**What needs to be done:** Return each line of the listing that follows in which the string "inverters" can be found.

______________________________

`src/io_routing_regs.svh`:
```
// Purpose: Offsets, field positions, reset values for the I/O routing block
// Assumes: Byte-wide registers on a plain strobe port
// Notes:   Included by the control, decode and register file modules
`ifndef IO_ROUTING_REGS_SVH
`define IO_ROUTING_REGS_SVH

`define OFS_SWITCH_CTRL_3          8'h0B
`define OFS_IO_GROUP_CTRL          8'h0C
`define OFS_ANALOG_SWITCH_CTRL_1   8'h0D
`define OFS_ANALOG_SWITCH_CTRL_2   8'h0E

`define RST_SWITCH_CTRL_3          8'h00
`define RST_IO_GROUP_CTRL          8'hFF
`define RST_ANALOG_SWITCH_CTRL_1   8'h00
`define RST_ANALOG_SWITCH_CTRL_2   8'h00

`define ASW2_SWITCH_FOURTEEN       6
`define ASW2_SWITCH_ELEVEN         3
`define ASW2_SWITCH_TEN            2
`define ASW2_SWITCH_NINE           1
`define ASW2_SWITCH_EIGHT          0
`define ASW2_MASK_FULL             8'h4F
`define ASW2_MASK_MEDIUM           8'h41

`define GROUP_MODE_WIDTH           2
`define GROUP_MODE_FOURTH_LSB      6

`endif

```
`src/io_routing_pkg.sv`:
```
// Purpose: Types shared by the I/O routing block
// Assumes: Constants come from io_routing_regs.svh
// Notes:   Pin configuration codes and density variants
package io_routing_pkg;

    typedef enum logic [2:0] {
        PIN_NORMAL      = 3'h0,
        PIN_PP_LOW      = 3'h1,
        PIN_PP_HIGH     = 3'h2,
        PIN_FLOAT_OPEN  = 3'h3,
        PIN_FLOAT_CLOSE = 3'h4,
        PIN_TIMER       = 3'h5
    } pin_cfg_e;

    typedef enum logic [1:0] {
        DENSITY_LOW    = 2'h0,
        DENSITY_MEDIUM = 2'h1,
        DENSITY_MPLUS  = 2'h2,
        DENSITY_HIGH   = 2'h3
    } density_e;

    typedef enum logic [1:0] {
        ROLE_NONE      = 2'h0,
        ROLE_SAMPLING  = 2'h1,
        ROLE_ELECTRODE = 2'h2
    } io_role_e;

endpackage

```
`src/io_routing_switch_control.sv`:
```
// Purpose: I/O routing for the third I/O of each group plus analog switches
// Assumes: Mode and control-mode bits arrive from registers outside
// Notes:   Outputs other than rdata follow the stored bits combinationally
//
// Functional notes
// - Control-mode clear: switch bit 0 opens, 1 closes the I/O switch.
// - Software mode: switch bit 0 drives low, 1 defers to group bits 5:4.
// - Hardware mode: switch bit 0 drives low, 1 hands pin to timer two.
// - Group register: four 2-bit fields, bits 1:0 first through 7:6 fourth.
// - Software group codes: low, high, float open, float closed.
// - Code 11 disables hysteresis; pin value still readable.
// - Hardware group codes: 00 sampling capacitor, 01 electrode, rest reserved.
// - Group fields act only on I/Os with control-mode set.
// - Fourth group field exists only on the low-density variant.
// - Hardware roles for first three fields only on low density.
// - First analog register: eight switches, 1 closes, reset zero.
// - Second register: bit 6 switch fourteen, bits 3:0 switches eleven-eight.
// - Switches nine to eleven reserved on the medium-density variant.
// - Third switch register resets to zero, all switches open.
// - Acquisition bit: 0 software managed, 1 hardware managed.
// - Control-mode set protects the I/O from the port registers.
`timescale 1ns/1ps
`include "io_routing_regs.svh"

module io_routing_switch_control #(
    parameter io_routing_pkg::density_e DENSITY = io_routing_pkg::DENSITY_LOW
) (
    input  wire logic                      clock,
    input  wire logic                      rst,
    input  wire logic [7:0]                addr,
    input  wire logic [7:0]                wdata,
    input  wire logic                      wr_stb,
    input  wire logic                      rd_stb,
    output logic      [7:0]                rdata,
    input  wire logic                      acquisition_mode_bit,
    input  wire logic [7:0]                control_mode_reg,
    output io_routing_pkg::pin_cfg_e       pin_cfg [8],
    output logic      [7:0]                io_switch_closed,
    output logic      [7:0]                hyst_disable,
    output io_routing_pkg::io_role_e       io_role [8],
    output logic      [7:0]                port_regs_blocked,
    output logic      [1:0]                group_mode_first,
    output logic      [1:0]                group_mode_second,
    output logic      [1:0]                group_mode_third,
    output logic      [1:0]                group_mode_fourth,
    output logic      [7:0]                analog_switch_bit,
    output logic                           switch_fourteen,
    output logic                           switch_eleven,
    output logic                           switch_ten,
    output logic                           switch_nine,
    output logic                           switch_eight
);
    import io_routing_pkg::*;

    logic [7:0] switch_ctrl_3_r;
    logic [7:0] io_group_ctrl_r;
    logic [7:0] analog_switch_ctrl_1_r;
    logic [7:0] analog_switch_ctrl_2_r;
    logic [7:0] asw2_mask;
    logic [7:0] group_mask;
    logic       low_density;

    function automatic logic [1:0] group_field(input logic [7:0] g,
                                               input int unsigned n);
        group_field = g[n*`GROUP_MODE_WIDTH +: `GROUP_MODE_WIDTH];
    endfunction

    assign low_density = (DENSITY == DENSITY_LOW);
    assign asw2_mask   = (DENSITY == DENSITY_MEDIUM) ?
                         `ASW2_MASK_MEDIUM : `ASW2_MASK_FULL;
    assign group_mask  = low_density ? 8'hFF : 8'h3F;

    io_routing_regfile u_regs (
        .clock                  (clock),
        .rst                    (rst),
        .addr                   (addr),
        .wdata                  (wdata),
        .wr_stb                 (wr_stb),
        .rd_stb                 (rd_stb),
        .asw2_mask              (asw2_mask),
        .group_mask             (group_mask),
        .rdata                  (rdata),
        .switch_ctrl_3_r        (switch_ctrl_3_r),
        .io_group_ctrl_r        (io_group_ctrl_r),
        .analog_switch_ctrl_1_r (analog_switch_ctrl_1_r),
        .analog_switch_ctrl_2_r (analog_switch_ctrl_2_r)
    );

    assign group_mode_first  = group_field(io_group_ctrl_r, 0);
    assign group_mode_second = group_field(io_group_ctrl_r, 1);
    assign group_mode_third  = group_field(io_group_ctrl_r, 2);
    assign group_mode_fourth = group_field(io_group_ctrl_r, 3);

    // Protected I/Os ignore the standard port registers
    assign port_regs_blocked = control_mode_reg;

    genvar i;
    generate
        for (i = 0; i < 8; i++) begin : g_ch
            io_channel_decode u_dec (
                .channel_switch_bit   (switch_ctrl_3_r[i]),
                .control_mode         (control_mode_reg[i]),
                .acquisition_mode_bit (acquisition_mode_bit),
                .group_mode           (group_mode_third),
                .hw_roles_ok          (low_density),
                .pin_cfg              (pin_cfg[i]),
                .switch_closed        (io_switch_closed[i]),
                .hyst_disable         (hyst_disable[i]),
                .io_role              (io_role[i])
            );
        end
    endgenerate

    assign analog_switch_bit = analog_switch_ctrl_1_r;
    assign switch_fourteen = analog_switch_ctrl_2_r[`ASW2_SWITCH_FOURTEEN];
    assign switch_eleven   = analog_switch_ctrl_2_r[`ASW2_SWITCH_ELEVEN];
    assign switch_ten      = analog_switch_ctrl_2_r[`ASW2_SWITCH_TEN];
    assign switch_nine     = analog_switch_ctrl_2_r[`ASW2_SWITCH_NINE];
    assign switch_eight    = analog_switch_ctrl_2_r[`ASW2_SWITCH_EIGHT];
endmodule

```
`src/io_channel_decode.sv`:
```
// Purpose: Decode one routed I/O from its switch, mode and group bits
// Assumes: Pure combinational
// Notes:   Used for every I/O the block routes
`timescale 1ns/1ps
`include "io_routing_regs.svh"

module io_channel_decode (
    input  wire logic                      channel_switch_bit,
    input  wire logic                      control_mode,
    input  wire logic                      acquisition_mode_bit,
    input  wire logic [1:0]                group_mode,
    input  wire logic                      hw_roles_ok,
    output io_routing_pkg::pin_cfg_e       pin_cfg,
    output logic                           switch_closed,
    output logic                           hyst_disable,
    output io_routing_pkg::io_role_e       io_role
);
    import io_routing_pkg::*;

    always_comb begin
        pin_cfg       = PIN_NORMAL;
        switch_closed = 1'b0;
        hyst_disable  = 1'b0;
        io_role       = ROLE_NONE;
        if (!control_mode) begin
            switch_closed = channel_switch_bit;
        end else if (!channel_switch_bit) begin
            pin_cfg = PIN_PP_LOW;
        end else if (!acquisition_mode_bit) begin
            unique case (group_mode)
                2'b00: pin_cfg = PIN_PP_LOW;
                2'b01: pin_cfg = PIN_PP_HIGH;
                2'b10: pin_cfg = PIN_FLOAT_OPEN;
                2'b11: begin
                    pin_cfg       = PIN_FLOAT_CLOSE;
                    switch_closed = 1'b1;
                    hyst_disable  = 1'b1;
                end
            endcase
        end else begin
            pin_cfg = PIN_TIMER;
            if (hw_roles_ok) begin
                unique case (group_mode)
                    2'b00: io_role = ROLE_SAMPLING;
                    2'b01: io_role = ROLE_ELECTRODE;
                    2'b10,
                    2'b11: io_role = ROLE_NONE;
                endcase
            end
        end
    end
endmodule

```
`src/io_routing_regfile.sv`:
```
// Purpose: The four routing registers behind the plain strobe port
// Assumes: Synchronous active-high reset
// Notes:   Read data valid the cycle after the read strobe only
`timescale 1ns/1ps
`include "io_routing_regs.svh"

module io_routing_regfile (
    input  wire logic                      clock,
    input  wire logic                      rst,
    input  wire logic [7:0]                addr,
    input  wire logic [7:0]                wdata,
    input  wire logic                      wr_stb,
    input  wire logic                      rd_stb,
    input  wire logic [7:0]                asw2_mask,
    input  wire logic [7:0]                group_mask,
    output logic      [7:0]                rdata,
    output logic      [7:0]                switch_ctrl_3_r,
    output logic      [7:0]                io_group_ctrl_r,
    output logic      [7:0]                analog_switch_ctrl_1_r,
    output logic      [7:0]                analog_switch_ctrl_2_r
);
    always_ff @(posedge clock) begin
        if (rst) begin
            switch_ctrl_3_r <= `RST_SWITCH_CTRL_3;
        end else if (wr_stb && addr == `OFS_SWITCH_CTRL_3) begin
            switch_ctrl_3_r <= wdata;
        end
    end

    always_ff @(posedge clock) begin
        if (rst) begin
            io_group_ctrl_r <= `RST_IO_GROUP_CTRL;
        end else if (wr_stb && addr == `OFS_IO_GROUP_CTRL) begin
            io_group_ctrl_r <= wdata | ~group_mask;
        end
    end

    always_ff @(posedge clock) begin
        if (rst) begin
            analog_switch_ctrl_1_r <= `RST_ANALOG_SWITCH_CTRL_1;
        end else if (wr_stb && addr == `OFS_ANALOG_SWITCH_CTRL_1) begin
            analog_switch_ctrl_1_r <= wdata;
        end
    end

    always_ff @(posedge clock) begin
        if (rst) begin
            analog_switch_ctrl_2_r <= `RST_ANALOG_SWITCH_CTRL_2;
        end else if (wr_stb && addr == `OFS_ANALOG_SWITCH_CTRL_2) begin
            analog_switch_ctrl_2_r <= wdata & asw2_mask;
        end
    end

    always_ff @(posedge clock) begin
        if (rst) begin
            rdata <= 8'h00;
        end else if (rd_stb) begin
            unique case (addr)
                `OFS_SWITCH_CTRL_3:        rdata <= switch_ctrl_3_r;
                `OFS_IO_GROUP_CTRL:        rdata <= io_group_ctrl_r;
                `OFS_ANALOG_SWITCH_CTRL_1: rdata <= analog_switch_ctrl_1_r;
                `OFS_ANALOG_SWITCH_CTRL_2: rdata <= analog_switch_ctrl_2_r;
                default:                   rdata <= 8'h00;
            endcase
        end else begin
            rdata <= 8'h00;
        end
    end
endmodule

```
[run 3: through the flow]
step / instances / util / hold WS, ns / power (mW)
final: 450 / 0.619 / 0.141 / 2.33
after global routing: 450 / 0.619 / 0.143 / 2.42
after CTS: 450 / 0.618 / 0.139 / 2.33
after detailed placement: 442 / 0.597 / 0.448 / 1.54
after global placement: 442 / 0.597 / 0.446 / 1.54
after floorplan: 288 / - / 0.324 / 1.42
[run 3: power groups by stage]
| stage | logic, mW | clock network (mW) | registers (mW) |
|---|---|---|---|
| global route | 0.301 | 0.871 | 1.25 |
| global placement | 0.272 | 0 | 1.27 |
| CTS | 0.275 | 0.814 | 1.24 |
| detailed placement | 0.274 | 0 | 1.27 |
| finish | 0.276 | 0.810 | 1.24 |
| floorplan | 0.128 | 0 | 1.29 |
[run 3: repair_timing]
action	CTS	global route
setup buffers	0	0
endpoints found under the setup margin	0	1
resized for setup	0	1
**config.mk**
```make
export PLATFORM = sky130hd
export DESIGN_NAME = sttx_serial_tx
export DESIGN_NICKNAME = d
export VERILOG_FILES = /design/src/rtl/sttx_serial_tx.v
export VERILOG_INCLUDE_DIRS = /design/src /design/src/rtl
export SDC_FILE = /design/constraint.sdc
export NUM_CORES = 1
export LEC_CHECK = 0
export ABC_AREA = 1
export BUFFER_PORTS_ARGS = -buffer_cell sky130_fd_sc_hd__buf_2
export CORE_ASPECT_RATIO = 0.5
export CORE_MARGIN = 5
export CORE_UTILIZATION = 35
export CTS_BUF_LIST = sky130_fd_sc_hd__clkbuf_4
export DETAILED_ROUTE_END_ITERATION = 10
export PLACE_DENSITY = 0.56
export SLEW_MARGIN = 20
export SYNTH_ARGS = -nofsm -noshare
export SYNTH_HDL_FRONTEND = slang
export SYNTH_SLANG_ARGS = --single-unit
```
**constraint.sdc**
```tcl
create_clock -name clk_sys -period 2.6 [get_ports clk_sys]
set_clock_uncertainty 0.15 [all_clocks]
set_input_delay 0.26 -clock clk_sys [delete_from_list [all_inputs] [get_ports clk_sys]]
set_output_delay 0.26 -clock clk_sys [all_outputs]
set_load 0.02 [all_outputs]
```
File: src/rtl/etp_regs.svh
/*
  Register offsets, field positions and reset values for the external,
  timer and port-change interrupt source block.
  Assumes an 8-bit register port with one-cycle read latency.
*/
`ifndef ETP_REGS_SVH
`define ETP_REGS_SVH

// Register offsets (word index on the plain register port)
`define ETP_OFF_RCAUSE     4'h0
`define ETP_OFF_CTRL_A     4'h1
`define ETP_OFF_CTRL_B     4'h2
`define ETP_OFF_CTRL_C     4'h3
`define ETP_OFF_EXT_FLAG   4'h4
`define ETP_OFF_EXT_EN     4'h5
`define ETP_OFF_IRQ_STAT   4'h6
`define ETP_OFF_IRQ_CLR    4'h7
`define ETP_OFF_IRQ_EN     4'h8
`define ETP_OFF_TMR_LO     4'h9
`define ETP_OFF_TMR_HI     4'hA
`define ETP_OFF_TMR_CFG    4'hB

// Reset-cause register fields
`define ETP_RC_PRIO_EN     7
`define ETP_RC_UNUSED      6
`define ETP_RC_CFG_MISM    5
`define ETP_RC_SOFT_RST    4
`define ETP_RC_WDT_TO      3
`define ETP_RC_PWR_DOWN    2
`define ETP_RC_POR         1
`define ETP_RC_BOR         0
`define ETP_RC_RESET       8'h3C
`define ETP_RC_SW_MASK     8'hB3

// Control register A fields
`define ETP_A_GIE          7
`define ETP_A_TMR_EN       5
`define ETP_A_PCH_EN       3
`define ETP_A_TMR_FLAG     2
`define ETP_A_PCH_FLAG     0
// Control register B fields
`define ETP_B_EDGE_LSB     4
`define ETP_B_TMR_PRIO     2
`define ETP_B_EXT3_PRIO    1
`define ETP_B_PCH_PRIO     0
// Control register C fields
`define ETP_C_EXT2_PRIO    7
`define ETP_C_EXT1_PRIO    6

`define ETP_ZERO8          8'h00
`define ETP_B_RESET        8'hF7
`define ETP_C_RESET        8'hC0

`endif

File: src/rtl/etp_pkg.sv
/*
  Types for the interrupt source block.
  Assumes nothing beyond a SystemVerilog compiler.
*/
package etp_pkg;
  // Register port request
  typedef struct packed {
    logic [3:0] addr;
    logic [7:0] wdata;
    logic       wr;
    logic       rd;
  } etp_bus_t;

  // Wake and vector control towards the core
  typedef struct packed {
    logic irq_high;
    logic irq_low;
    logic wake;
    logic vector;
    logic resume;
  } etp_core_t;

  // Context to be saved on interrupt entry
  typedef struct packed {
    logic [20:0] ret_pc;
    logic [7:0]  acc;
    logic [7:0]  status;
    logic [3:0]  bank;
  } etp_ctx_t;

  typedef enum logic [1:0] {
    ETP_RUN,
    ETP_SLEEP,
    ETP_ENTRY
  } etp_state_t;
endpackage
### src/design/mcsc_pkg.sv
// Purpose: Shared constants for the main clock source control block
// Assumes: Avalon-MM byte addresses are four times the register index
// Notes:   Startup counts are in cycles of the source being started
package mcsc_pkg;
	// Register indices; byte address is index times four
	localparam logic [5:0] IDX_SEL_CTRL   = 6'h00;
	localparam logic [5:0] IDX_PRESC_CTRL = 6'h01;
	localparam logic [5:0] IDX_LOCK       = 6'h02;
	localparam logic [5:0] IDX_STATE      = 6'h03;
	localparam logic [5:0] IDX_FAST_CTRL  = 6'h10;
	localparam logic [5:0] IDX_FREQ_TRIM  = 6'h11;
	localparam logic [5:0] IDX_TEMP_TRIM  = 6'h12;
	localparam logic [5:0] IDX_LP_CTRL    = 6'h18;
	localparam logic [5:0] IDX_XTAL_CTRL  = 6'h1C;
	localparam logic [5:0] IDX_UNLOCK     = 6'h20;
	// Field positions
	localparam int CKOUT_BIT    = 7;
	localparam int RUNSTBY_BIT  = 1;
	localparam int XENABLE_BIT  = 0;
	localparam int XSEL_BIT     = 2;
	localparam int XSTART_LO    = 4;
	localparam int TRIMLOCK_BIT = 7;
	localparam int EXTS_BIT     = 7;
	localparam int SOSC_BIT     = 0;
	localparam int FAST_STS_BIT = 4;
	// Reset values
	localparam logic [7:0] SEL_CTRL_RST   = 8'h00;
	localparam logic [4:0] PRESC_CTRL_RST = 5'h11;
	// Unlock key value, arbitrary
	localparam logic [7:0] UNLOCK_KEY     = 8'hA5;
	localparam logic [2:0] WINDOW_INSTR   = 3'h4;
	// Source indices, also the main source choice encoding
	localparam logic [1:0] SRC_FAST = 2'h0;
	localparam logic [1:0] SRC_LP   = 2'h1;
	localparam logic [1:0] SRC_XTAL = 2'h2;
	localparam logic [1:0] SRC_EXT  = 2'h3;
	// Startup counts in source cycles
	localparam logic [12:0] RC_GATE_CYCLES  = 13'h0004;
	localparam logic [12:0] EXT_START_CYC   = 13'h0002;
	localparam logic [12:0] XSTART_CYC_0    = 13'h0100;
	localparam logic [12:0] XSTART_CYC_1    = 13'h0400;
	localparam logic [12:0] XSTART_CYC_2    = 13'h0800;
	localparam logic [12:0] XSTART_CYC_3    = 13'h1000;
	// Last count of the 32 low-power source cycles per 1 kHz tick
	localparam logic [4:0]  KHZ_DIV_LAST    = 5'h1F;
	// Center frequency fuse codes
	localparam logic [1:0]  FREQ_16MHZ      = 2'h1;
	localparam logic [1:0]  FREQ_20MHZ      = 2'h2;
endpackage : mcsc_pkg
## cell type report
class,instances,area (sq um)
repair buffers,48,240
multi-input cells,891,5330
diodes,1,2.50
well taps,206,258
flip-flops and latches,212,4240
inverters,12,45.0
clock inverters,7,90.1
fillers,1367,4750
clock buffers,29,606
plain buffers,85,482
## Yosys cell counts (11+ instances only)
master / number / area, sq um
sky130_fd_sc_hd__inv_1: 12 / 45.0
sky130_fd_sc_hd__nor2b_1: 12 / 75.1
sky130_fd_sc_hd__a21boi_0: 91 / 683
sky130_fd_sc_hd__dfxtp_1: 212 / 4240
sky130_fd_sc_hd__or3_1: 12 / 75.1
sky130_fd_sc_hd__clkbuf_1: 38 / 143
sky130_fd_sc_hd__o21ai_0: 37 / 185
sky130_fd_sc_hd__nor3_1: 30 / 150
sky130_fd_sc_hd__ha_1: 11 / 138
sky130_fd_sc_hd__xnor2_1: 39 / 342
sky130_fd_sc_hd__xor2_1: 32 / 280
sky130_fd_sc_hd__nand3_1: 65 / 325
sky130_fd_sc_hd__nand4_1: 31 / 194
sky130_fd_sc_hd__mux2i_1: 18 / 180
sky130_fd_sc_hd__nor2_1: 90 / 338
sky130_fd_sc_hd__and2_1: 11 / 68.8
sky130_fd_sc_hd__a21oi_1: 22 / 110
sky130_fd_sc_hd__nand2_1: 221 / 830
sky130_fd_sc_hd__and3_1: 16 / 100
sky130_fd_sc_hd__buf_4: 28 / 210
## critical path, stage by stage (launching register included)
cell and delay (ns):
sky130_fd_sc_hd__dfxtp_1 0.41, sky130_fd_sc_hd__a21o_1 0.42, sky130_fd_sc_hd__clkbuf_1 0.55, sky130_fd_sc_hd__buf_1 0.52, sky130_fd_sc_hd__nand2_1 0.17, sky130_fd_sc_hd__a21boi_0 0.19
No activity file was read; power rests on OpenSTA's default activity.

______________________________

**Result below:**
inverters,12,45.0
clock inverters,7,90.1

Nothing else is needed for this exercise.